Más cosas: sesiones de yoga y consultas médicas por videoconferencia, comercio electrónico, acceso telemático a las cuentas bancarias, seminarios y conferencias digitales... Todo esto ya era habitual para los más avezados. La diferencia es que ahora, con el confinamiento, muchos de los que se resistían –personas mayores, sobre todo– o que no habían sentido necesidad de aprender no han tenido más remedio que hacerlo, y que esto les ha empujado a explorar otras posibilidades. Ya se sabe: dale a un hombre pescado y al día siguiente te pedirá más; enséñale a utilizar internet y no te dará más la lata en tres semanas.

La segunda novedad inesperada que la pandemia nos ha traído es de un orden muy diferente: estos meses de reclusión para combatir el virus han impuesto un alto el fuego de facto en numerosos conflictos civiles e internacionales. Blaise Pascal escribió que una buena parte de los problemas del hombre vienen de la incapacidad de quedarse tranquilamente en casa. No sé si esto se puede aplicar a todas las complicaciones del mundo actual, pero sí, sin duda, a los conflictos armados. Si los combatientes no salen de su casa, no hay guerra que valga.
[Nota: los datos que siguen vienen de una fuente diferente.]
File: src/rtl/fifo_ptr_ctrl.sv
// -----------------------------------------------------------------------------
// fifo_ptr_ctrl
//   Single-clock FIFO pointer controller. Owns the binary read/write pointers
//   (AW+1 bits, MSB is the wrap bit), drives the storage RAM addresses and
//   write strobe, and produces full/empty/almost flags, occupancy count and
//   registered overflow/underflow pulses. Pointers are also exported
//   gray-coded so a later dual-clock synchroniser can reuse this controller.
//
// Ports
//   clk, rst          rising-edge clock, asynchronous active-high reset
//   wr_en, rd_en      producer / consumer requests
//   ram_we            RAM write strobe (write accepted this cycle)
//   wr_addr, rd_addr  RAM addresses (RAM has synchronous read)
//   rd_valid          RAM read data valid, one cycle after an accepted read
//   full, empty       no free entry / no stored entry
//   almost_full       count >= AF_LEVEL
//   almost_empty      count <= AE_LEVEL
//   count             occupancy 0..2**AW
//   wr_ptr_gray       gray-coded write pointer
//   rd_ptr_gray       gray-coded read pointer
//   overflow          one-cycle pulse: write requested while full
//   underflow         one-cycle pulse: read requested while empty
// -----------------------------------------------------------------------------
module fifo_ptr_ctrl #(
  parameter int AW       = 4,
  parameter int AF_LEVEL = 14,
  parameter int AE_LEVEL = 2
) (
  input  logic          clk,
  input  logic          rst,
  input  logic          wr_en,
  input  logic          rd_en,
  output logic          ram_we,
  output logic [AW-1:0] wr_addr,
  output logic [AW-1:0] rd_addr,
  output logic          rd_valid,
  output logic          full,
  output logic          empty,
  output logic          almost_full,
  output logic          almost_empty,
  output logic [AW:0]   count,
  output logic [AW:0]   wr_ptr_gray,
  output logic [AW:0]   rd_ptr_gray,
  output logic          overflow,
  output logic          underflow
);

  localparam logic [AW:0] AF_THRESH = (AW+1)'(AF_LEVEL);
  localparam logic [AW:0] AE_THRESH = (AW+1)'(AE_LEVEL);

  function automatic logic [AW:0] bin2gray(input logic [AW:0] b);
    return b ^ (b >> 1);
  endfunction

  logic [AW:0] wr_ptr_q, wr_ptr_d;
  logic [AW:0] rd_ptr_q, rd_ptr_d;
  logic        rd_valid_q;
  logic        overflow_q;
  logic        underflow_q;
  logic        wr_acc;
  logic        rd_acc;

  // Flags are derived from the registered pointers only, so an accepted
  // operation is reflected in full/empty/count on the following cycle.
  assign wr_ptr_gray = bin2gray(wr_ptr_q);
  assign rd_ptr_gray = bin2gray(rd_ptr_q);

  assign empty = (wr_ptr_gray == rd_ptr_gray);
  // In gray code, "one full lap apart" means the top two bits differ and
  // the remaining bits match.
  assign full  = (wr_ptr_gray == {~rd_ptr_gray[AW:AW-1], rd_ptr_gray[AW-2:0]});

  assign count        = wr_ptr_q - rd_ptr_q;
  assign almost_full  = (count >= AF_THRESH);
  assign almost_empty = (count <= AE_THRESH);

  // The strobe is suppressed while reset is held so a pending wr_en cannot
  // corrupt RAM during reset.
  assign wr_acc = wr_en & ~full & ~rst;
  assign rd_acc = rd_en & ~empty & ~rst;

  assign ram_we  = wr_acc;
  assign wr_addr = wr_ptr_q[AW-1:0];
  assign rd_addr = rd_ptr_q[AW-1:0];

  assign rd_valid  = rd_valid_q;
  assign overflow  = overflow_q;
  assign underflow = underflow_q;

  always_comb begin
    wr_ptr_d = wr_ptr_q + (AW+1)'(wr_acc);
    rd_ptr_d = rd_ptr_q + (AW+1)'(rd_acc);
  end

  // NOTE: sequential state uses non-blocking assignments so every register
  // samples the pre-edge values regardless of statement order.
  always_ff @(posedge clk or posedge rst) begin
    if (rst) begin
      wr_ptr_q    <= '0;
      rd_ptr_q    <= '0;
      rd_valid_q  <= 1'b0;
      overflow_q  <= 1'b0;
      underflow_q <= 1'b0;
    end else begin
      wr_ptr_q    <= wr_ptr_d;
      rd_ptr_q    <= rd_ptr_d;
      rd_valid_q  <= rd_acc;
      overflow_q  <= wr_en & full;
      underflow_q <= rd_en & empty;
    end
  end

endmodule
Durante las últimas semanas, se ha observado un descenso de la actividad bélica en Siria. En Irak, las milicias chiíes han suspendido los ataques a las tropas estadounidenses. Grupos insurgentes de Camerún, de Sudán del Sur, de Filipinas, de Birmania y de Colombia han declarado una tregua humanitaria por la pandemia. El fenómeno es tan amplio y tan lógico, dada la dificultad de continuar luchando en las condiciones actuales –entre otras razones por los problemas en las líneas de aprovisionamiento–, que el Consejo de Seguridad de las Naciones Unidas está trabajando para reflejarlo en una resolución de ambición universal.

Los miembros del Consejo aún no se han puesto de acuerdo –entre otros motivos por la insistencia norteamericana hasta hace poco de hablar del “virus de Wuhan”, lo que como es lógico no gusta a los negociadores chinos–, pero hay que confiar en que pronto lo harán y que el peso de la diplomacia y la fuerza de las circunstancias conseguirán que estas treguas dispersas se conviertan en un alto el fuego mundial. La duración quizá sea efímera, porque la naturaleza humana es la que es, pero quién sabe, es posible que en algunos casos las partes en conflicto prefieran no volver a las armas. Hay cosas que, cuando se detienen, cuesta mucho volver a ponerlas en marcha.

Tanto hablar de la guerra contra el virus y tal vez acabaremos hablando de la paz de la pandemia. Tampoco sería un mal regalo, ¿verdad?